According to an Envis report about the accident at Burra Dhemo, "There was an abnormally heavy rainfall on 25th September (315 mm) and 26th September, 1956 (142 mm) and all the water courses were flooded leading to submergence of the surrounding areas… Increased percolation of water through the strata caused the roof over a gallery in old workings to collapse right through to the surface creating a hole of about 5 m x 1.6 m. Water rushed into the underground workings through this hole flooding all the dip workings in a couple of minutes. 28 persons working in the dip area were drowned. However, 11 persons who got trapped in the rise area due to the submergence of the exits (one shaft and one incline) came out after 19 days. How they had survived for those 19 days in the dark confines below ground and still had the strength to walk up the incline at the end of the ordeal is nothing short of a miracle."

"The Chinakuri Colliery was a combined mine consisting of the workings of Nos. 1 and 2 pits colliery and of No.3 pit colliery working the Disergarh seam. The Disergarh seam was known to produce inflammable gas and its average make in the workings of Nos. 1 and 2 pits was 8.5 m^{3}/ min. The explosion took place in the workings of Nos. l and 2 pits on 19th February, 1958." Efforts were made to save as many persons as possible and bring the fire under control. When preliminary efforts to control the fire failed and more explosions occurred the mine was flooded with water to control the fire. Altogether 20 men were rescued and out of them 4 died later. "The large majority of the dead bodies was found at or near the working faces suggesting that they were overpowered by such an unexpected danger that they could not make the least attempt to save themselves."

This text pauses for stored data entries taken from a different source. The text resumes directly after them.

--- config.mk ---
export PLATFORM = sky130hd
export DESIGN_NAME = transport_receive
export DESIGN_NICKNAME = d
export VERILOG_FILES = /design/src/rtl/transport_receive.sv
export SDC_FILE = /design/constraint.sdc
export NUM_CORES = 1
export LEC_CHECK = 0
export BUFFER_PORTS_ARGS = -buffer_cell sky130_fd_sc_hd__buf_2
export CAP_MARGIN = 20
export CORE_MARGIN = 2
export CORE_UTILIZATION = 50
export DETAILED_ROUTE_END_ITERATION = 10
export GPL_ROUTABILITY_DRIVEN = 1
export PLACE_DENSITY = 0.68
export SLEW_MARGIN = 30
export SYNTH_ARGS = -nofsm -noshare
export SYNTH_HDL_FRONTEND = slang
export SYNTH_SLANG_ARGS = --single-unit
--- constraint.sdc ---
create_clock -name clk_i -period 1.98 [get_ports clk_i]
set_clock_uncertainty 0.1 [all_clocks]
set_input_delay 0 -clock clk_i [delete_from_list [all_inputs] [get_ports clk_i]]
set_output_delay 0 -clock clk_i [all_outputs]
set_load 0.02 [all_outputs]
`src/rtl/uart_result_encoder.sv`:
```
`default_nettype none
// ============================================================================
// Module   : uart_result_encoder
// Purpose  : Turns one ALU result into an ASCII hex (or "ERR") byte stream,
//            followed by an optional line terminator, for the UART transmitter.
// Revision : 1.0 - initial release
// ============================================================================
module uart_result_encoder #(
  parameter int DATA_W      = 32,
  parameter int SIGNED_EN   = 1,
  parameter int LZ_SUPPRESS = 1,
  parameter int TERM_MODE   = 2
) (
  input  logic              clk,
  input  logic              rst,
  input  logic              alu_done,
  input  logic              alu_err,
  input  logic              calc_signed,
  input  logic [DATA_W-1:0] calc_res,
  input  logic              tx_ready,
  output logic [7:0]        tx_data,
  output logic              uout_valid,
  output logic              enc_busy,
  output logic              enc_done,
  output logic              enc_ovr
);

  localparam int NDIG = DATA_W / 4;
  localparam int IW   = (NDIG > 1) ? $clog2(NDIG) : 1;
  localparam logic [IW-1:0] C_IDX_MAX = IW'(NDIG - 1);

  typedef enum logic [2:0] {
    S_IDLE  = 3'd0,
    S_ERR   = 3'd1,
    S_SIGN  = 3'd2,
    S_DIGIT = 3'd3,
    S_CR    = 3'd4,
    S_LF    = 3'd5
  } state_t;

  state_t              r_state;
  state_t              w_state_nxt;
  state_t              w_term_state;
  logic [DATA_W-1:0]   r_mag;
  logic [IW-1:0]       r_idx;
  logic [1:0]          r_ecnt;
  logic                r_done;
  logic                r_ovr;

  logic                w_cap_neg;
  logic [DATA_W-1:0]   w_cap_mag;
  logic [IW-1:0]       w_lead_idx;
  logic [IW-1:0]       w_cap_idx;
  logic                w_accept;
  logic                w_last;
  logic [3:0]          w_nib;

  function automatic logic [7:0] hex_ascii(input logic [3:0] n);
    return (n < 4'd10) ? (8'h30 + {4'd0, n}) : (8'h37 + {4'd0, n});
  endfunction

  // Capture-side datapath: sign, magnitude (mod 2^DATA_W) and first digit index
  assign w_cap_neg = (SIGNED_EN != 0) && calc_signed && calc_res[DATA_W-1];
  assign w_cap_mag = w_cap_neg ? -calc_res : calc_res;

  always_comb begin
    w_lead_idx = '0;
    for (int i = 0; i < NDIG; i++) begin
      if (w_cap_mag[4*i +: 4] != 4'd0) begin
        w_lead_idx = IW'(i);
      end
    end
  end

  assign w_cap_idx = (LZ_SUPPRESS != 0) ? w_lead_idx : C_IDX_MAX;

  assign uout_valid = (r_state != S_IDLE);
  assign enc_busy   = (r_state != S_IDLE);
  assign w_accept   = (r_state != S_IDLE) && tx_ready;
  assign w_last     = (r_state != S_IDLE) && (w_state_nxt == S_IDLE);
  assign w_nib      = 4'(r_mag >> {r_idx, 2'b00});
  assign enc_done   = r_done;
  assign enc_ovr    = r_ovr;

  always_comb begin
    w_term_state = S_IDLE;
    if (TERM_MODE == 2) begin
      w_term_state = S_CR;
    end else if (TERM_MODE == 1) begin
      w_term_state = S_LF;
    end
  end

  always_ff @(posedge clk or posedge rst) begin
    if (rst) begin
      r_state <= S_IDLE;
    end else begin
      r_state <= w_state_nxt;
    end
  end

  always_comb begin
    w_state_nxt = r_state;
    tx_data     = 8'h00;
    case (r_state)
      S_IDLE: begin
        if (alu_done) begin
          if (alu_err) begin
            w_state_nxt = S_ERR;
          end else if (w_cap_neg) begin
            w_state_nxt = S_SIGN;
          end else begin
            w_state_nxt = S_DIGIT;
          end
        end
      end
      S_ERR: begin
        tx_data = (r_ecnt == 2'd0) ? 8'h45 : 8'h52;
        if (w_accept && (r_ecnt == 2'd2)) begin
          w_state_nxt = w_term_state;
        end
      end
      S_SIGN: begin
        tx_data = 8'h2D;
        if (w_accept) begin
          w_state_nxt = S_DIGIT;
        end
      end
      S_DIGIT: begin
        tx_data = hex_ascii(w_nib);
        if (w_accept && (r_idx == '0)) begin
          w_state_nxt = w_term_state;
        end
      end
      S_CR: begin
        tx_data = 8'h0D;
        if (w_accept) begin
          w_state_nxt = S_LF;
        end
      end
      S_LF: begin
        tx_data = 8'h0A;
        if (w_accept) begin
          w_state_nxt = S_IDLE;
        end
      end
      default: begin
        w_state_nxt = S_IDLE;
      end
    endcase
  end

  // Frame registers only move on capture or on an accepted byte
  always_ff @(posedge clk or posedge rst) begin
    if (rst) begin
      r_mag  <= '0;
      r_idx  <= '0;
      r_ecnt <= 2'd0;
    end else if ((r_state == S_IDLE) && alu_done) begin
      r_mag  <= w_cap_mag;
      r_idx  <= w_cap_idx;
      r_ecnt <= 2'd0;
    end else if (w_accept) begin
      if (r_state == S_ERR) begin
        r_ecnt <= r_ecnt + 2'd1;
      end
      if ((r_state == S_DIGIT) && (r_idx != '0)) begin
        r_idx <= r_idx - IW'(1);
      end
    end
  end

  always_ff @(posedge clk or posedge rst) begin
    if (rst) begin
      r_done <= 1'b0;
      r_ovr  <= 1'b0;
    end else begin
      r_done <= w_last;
      r_ovr  <= alu_done && (r_state != S_IDLE);
    end
  end

endmodule
`default_nettype wire

```
$ cat src/rtl/trace_fifo.sv
// Synchronous power-of-two FIFO; a push into a full FIFO is accepted only alongside a pop.
module trace_fifo #(
    parameter int DEPTH = 16,
    parameter int W     = 8
) (
    input  logic         clk,
    input  logic         rst_n,
    input  logic         push,
    input  logic         pop,
    input  logic [W-1:0] din,
    output logic [W-1:0] dout,
    output logic         full,
    output logic         empty
);
    localparam int AW = $clog2(DEPTH);

    logic [W-1:0] mem [DEPTH];
    logic [AW:0]  wr_ptr, rd_ptr;
    logic         do_push, do_pop;

    // Extra pointer bit distinguishes full from empty when the indices match.
    assign empty   = (wr_ptr == rd_ptr);
    assign full    = (wr_ptr[AW] != rd_ptr[AW]) && (wr_ptr[AW-1:0] == rd_ptr[AW-1:0]);
    assign do_pop  = pop & ~empty;
    assign do_push = push & (~full | do_pop);
    assign dout    = mem[rd_ptr[AW-1:0]];

    always_ff @(posedge clk) begin
        if (do_push) mem[wr_ptr[AW-1:0]] <= din;
    end

    always_ff @(posedge clk or negedge rst_n) begin
        if (!rst_n) begin
            wr_ptr <= '0;
            rd_ptr <= '0;
        end else begin
            if (do_push) wr_ptr <= wr_ptr + 1'b1;
            if (do_pop)  rd_ptr <= rd_ptr + 1'b1;
        end
    end
endmodule
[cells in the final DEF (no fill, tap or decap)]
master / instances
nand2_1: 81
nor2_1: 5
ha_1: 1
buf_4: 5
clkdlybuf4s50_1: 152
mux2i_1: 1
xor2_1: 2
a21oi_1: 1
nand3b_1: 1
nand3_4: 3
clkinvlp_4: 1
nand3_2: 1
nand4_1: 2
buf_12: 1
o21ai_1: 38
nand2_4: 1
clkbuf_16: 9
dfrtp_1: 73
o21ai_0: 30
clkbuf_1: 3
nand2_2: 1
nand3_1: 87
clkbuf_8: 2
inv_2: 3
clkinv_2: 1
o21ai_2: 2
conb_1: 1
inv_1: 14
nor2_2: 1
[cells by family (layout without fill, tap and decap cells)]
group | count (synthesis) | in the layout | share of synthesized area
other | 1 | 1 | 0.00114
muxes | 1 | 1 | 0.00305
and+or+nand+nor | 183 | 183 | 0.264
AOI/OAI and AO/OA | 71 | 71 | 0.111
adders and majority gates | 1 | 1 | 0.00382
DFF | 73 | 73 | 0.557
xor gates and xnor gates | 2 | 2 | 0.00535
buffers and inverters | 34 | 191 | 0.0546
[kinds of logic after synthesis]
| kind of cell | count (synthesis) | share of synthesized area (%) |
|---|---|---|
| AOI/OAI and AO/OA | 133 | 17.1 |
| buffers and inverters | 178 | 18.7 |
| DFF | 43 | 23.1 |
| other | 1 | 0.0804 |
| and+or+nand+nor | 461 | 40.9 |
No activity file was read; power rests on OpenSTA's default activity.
==> config.mk <==
export PLATFORM = sky130hd
export DESIGN_NAME = qspi_mem_arbiter
export DESIGN_NICKNAME = d
export VERILOG_FILES = /design/src/rtl/qspi_mem_arbiter.sv
export SDC_FILE = /design/constraint.sdc
export NUM_CORES = 1
export LEC_CHECK = 0
export BUFFER_PORTS_ARGS = -buffer_cell sky130_fd_sc_hd__clkbuf_2
export CAP_MARGIN = 20
export CORE_AREA = 2 2 204 206
export CTS_CLUSTER_DIAMETER = 150
export DETAILED_ROUTE_END_ITERATION = 10
export DIE_AREA = 0 0 206 208
export PLACE_DENSITY_LB_ADDON = 0.1
export SYNTH_ARGS = -nofsm -noshare
export SYNTH_HDL_FRONTEND = slang
export SYNTH_SLANG_ARGS = --single-unit
==> constraint.sdc <==
create_clock -name clk_i -period 3.75 [get_ports clk_i]
set_clock_uncertainty 0.2 [all_clocks]
set_input_delay 0.1875 -clock clk_i [delete_from_list [all_inputs] [get_ports clk_i]]
set_output_delay 0.1875 -clock clk_i [all_outputs]
set_load 0.02 [all_outputs]
==> src/rtl/qspi_mem_arbiter.sv <==
// Round-robin arbiter in front of the shared QSPI XIP memory controller.
// One transaction is in flight at a time. The granted request is registered
// onto the s_* port and a watchdog turns a stalled controller into a
// one-cycle error pulse back to the granted master.
module qspi_mem_arbiter #(
    parameter int unsigned NUM_REQ     = 6,
    parameter int unsigned ADR_W       = 24,
    parameter int unsigned TIMEOUT_CYC = 1023
) (
    input  logic                     clk_i,
    input  logic                     rst_in,
    input  logic [NUM_REQ-1:0]       en_i,
    input  logic [NUM_REQ-1:0]       m_stb_i,
    input  logic [NUM_REQ-1:0]       m_we_i,
    input  logic [NUM_REQ*ADR_W-1:0] m_adr_i,
    input  logic [NUM_REQ*32-1:0]    m_dat_i,
    input  logic [NUM_REQ*4-1:0]     m_sel_i,
    output logic [31:0]              m_dat_o,
    output logic [NUM_REQ-1:0]       m_ack_o,
    output logic [NUM_REQ-1:0]       m_err_o,
    output logic                     s_stb_o,
    output logic                     s_we_o,
    output logic [ADR_W-1:0]         s_adr_o,
    output logic [31:0]              s_dat_o,
    output logic [3:0]               s_sel_o,
    input  logic [31:0]              s_dat_i,
    input  logic                     s_ack_i,
    output logic [NUM_REQ-1:0]       gnt_o,
    output logic                     busy_o
);

    localparam int unsigned PTR_W = (NUM_REQ > 1) ? $clog2(NUM_REQ) : 1;
    localparam int unsigned CNT_W = $clog2(TIMEOUT_CYC + 1);

    localparam logic [0:0] ST_IDLE = 1'b0;
    localparam logic [0:0] ST_BUSY = 1'b1;

    localparam logic [CNT_W-1:0] CNT_LIMIT = CNT_W'(TIMEOUT_CYC);
    localparam logic [PTR_W-1:0] LAST_IDX  = PTR_W'(NUM_REQ - 1);

    logic [0:0]         state;
    logic [PTR_W-1:0]   ptr;
    logic [PTR_W-1:0]   gnt_idx;
    logic [NUM_REQ-1:0] gnt_q;
    logic [CNT_W-1:0]   cnt;

    logic [NUM_REQ-1:0] elig;
    logic               pick_vld;
    logic [PTR_W-1:0]   pick_idx;
    logic [PTR_W-1:0]   cand_idx;
    logic [31:0]        cand;

    logic               in_busy;
    logic               done_ack;
    logic               done_err;
    logic               done;

    assign elig     = m_stb_i & en_i;
    assign in_busy  = (state == ST_BUSY);
    // An ack in the same cycle the watchdog expires takes priority over the error.
    assign done_ack = in_busy && s_ack_i;
    assign done_err = in_busy && !s_ack_i && (cnt == CNT_LIMIT);
    assign done     = done_ack || done_err;

    assign m_ack_o  = done_ack ? gnt_q : '0;
    assign m_err_o  = done_err ? gnt_q : '0;
    assign m_dat_o  = s_dat_i;
    assign gnt_o    = gnt_q;
    assign busy_o   = in_busy;

    // Pick the first eligible requester at or above ptr, wrapping at NUM_REQ-1.
    always_comb begin
        pick_vld = 1'b0;
        pick_idx = '0;
        cand     = '0;
        cand_idx = '0;
        for (int unsigned i = 0; i < NUM_REQ; i++) begin
            cand = 32'(ptr) + i;
            if (cand >= NUM_REQ) begin
                cand = cand - NUM_REQ;
            end
            cand_idx = PTR_W'(cand);
            if (!pick_vld && elig[cand_idx]) begin
                pick_vld = 1'b1;
                pick_idx = cand_idx;
            end
        end
    end

    // Arbitration state, grant vector and round-robin pointer.
    always_ff @(posedge clk_i or negedge rst_in) begin
        if (!rst_in) begin
            state   <= ST_IDLE;
            gnt_q   <= '0;
            gnt_idx <= '0;
            ptr     <= '0;
            s_stb_o <= 1'b0;
        end else begin
            case (state)
                ST_IDLE: begin
                    if (pick_vld) begin
                        state   <= ST_BUSY;
                        gnt_q   <= NUM_REQ'(1) << pick_idx;
                        gnt_idx <= pick_idx;
                        s_stb_o <= 1'b1;
                    end
                end
                ST_BUSY: begin
                    if (done) begin
                        state   <= ST_IDLE;
                        gnt_q   <= '0;
                        s_stb_o <= 1'b0;
                        ptr     <= (gnt_idx == LAST_IDX) ? '0 : gnt_idx + 1'b1;
                    end
                end
                default: begin
                    state   <= ST_IDLE;
                    gnt_q   <= '0;
                    s_stb_o <= 1'b0;
                end
            endcase
        end
    end

    // Capture the winner's request fields; they are held for the whole transaction.
    always_ff @(posedge clk_i or negedge rst_in) begin
        if (!rst_in) begin
            s_we_o  <= 1'b0;
            s_adr_o <= '0;
            s_dat_o <= '0;
            s_sel_o <= '0;
        end else if (state == ST_IDLE && pick_vld) begin
            s_we_o  <= m_we_i[pick_idx];
            s_adr_o <= m_adr_i[pick_idx*ADR_W +: ADR_W];
            s_dat_o <= m_dat_i[pick_idx*32 +: 32];
            s_sel_o <= m_sel_i[pick_idx*4 +: 4];
        end
    end

    // Watchdog: cleared on grant, counts BUSY cycles, saturates at the limit.
    always_ff @(posedge clk_i or negedge rst_in) begin
        if (!rst_in) begin
            cnt <= '0;
        end else if (state == ST_IDLE) begin
            cnt <= '0;
        end else if (!done && cnt != CNT_LIMIT) begin
            cnt <= cnt + 1'b1;
        end
    end

endmodule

According to CMPDI Report (1988), fire affected areas in Raniganj Coalfield had been identified at Dishergarh, Sanctoria, Amritnagar, Jay Kay Nagar, Laikdih, Victoria West and Damogoria. Fire was also reported from private mining areas like Sarisatali in the Salanpur Area.

==Migrants==
Prior to coal mining, the entire region was a low-productive rice crop area in what was once a part of the Jungle Mahals. The ownership of land had passed on from local adivasis to agricultural castes before mining started. However, the Santhals and the Bauris, referred to by the colonial administrators as "traditional coal cutters of Raniganj" remained attached to their lost land and left the mines for agricultural related work, which also was more remunerative. It forced the mine-owners to bring in outside labour, mostly from Bihar, Odisha and Uttar Pradesh. In time the migrants dominated the mining and industrial scenario. The pauperization and alienation of the adivasis have been major points of social concern.

==Transport==

The Asansol–Gaya section, which is a part of Howrah–Gaya–Delhi line and Howrah–Allahabad–Mumbai line passes through the northern edges of the Sodepur Area.

There are freight lines in the Sodepur Area to take out the coal.

The Grand Trunk Road passes through the northern parts of the Sodepur Area and crosses over to Dhanbad district in Jharkhand over a bridge across the Barakar. State Highway 5 passes through the Sodepur Area, crossing over to the colliery areas in Purulia district, over a bridge across the Damodar.

==Healthcare==
The Sactoria Hospital of ECL in Disergarh functions with 250 beds.

Medical facilities (dispensaries) in the Sodepur Area of ECL are available at Chinakuri I & II (PO Sundarchak), Chinakuri Mine III (PO Radhanagar), Parbelia (PO Neturia), Narsamuda (PO Mithani), Bejdih (PO Kulti), Mithani (PO Mithani), Patmohna (PO Patmohna), Sodepur 9/10 (PO Sundarchak), Mouthdih (PO Sundarchak), Dhemo Main (PO Main Dhemo).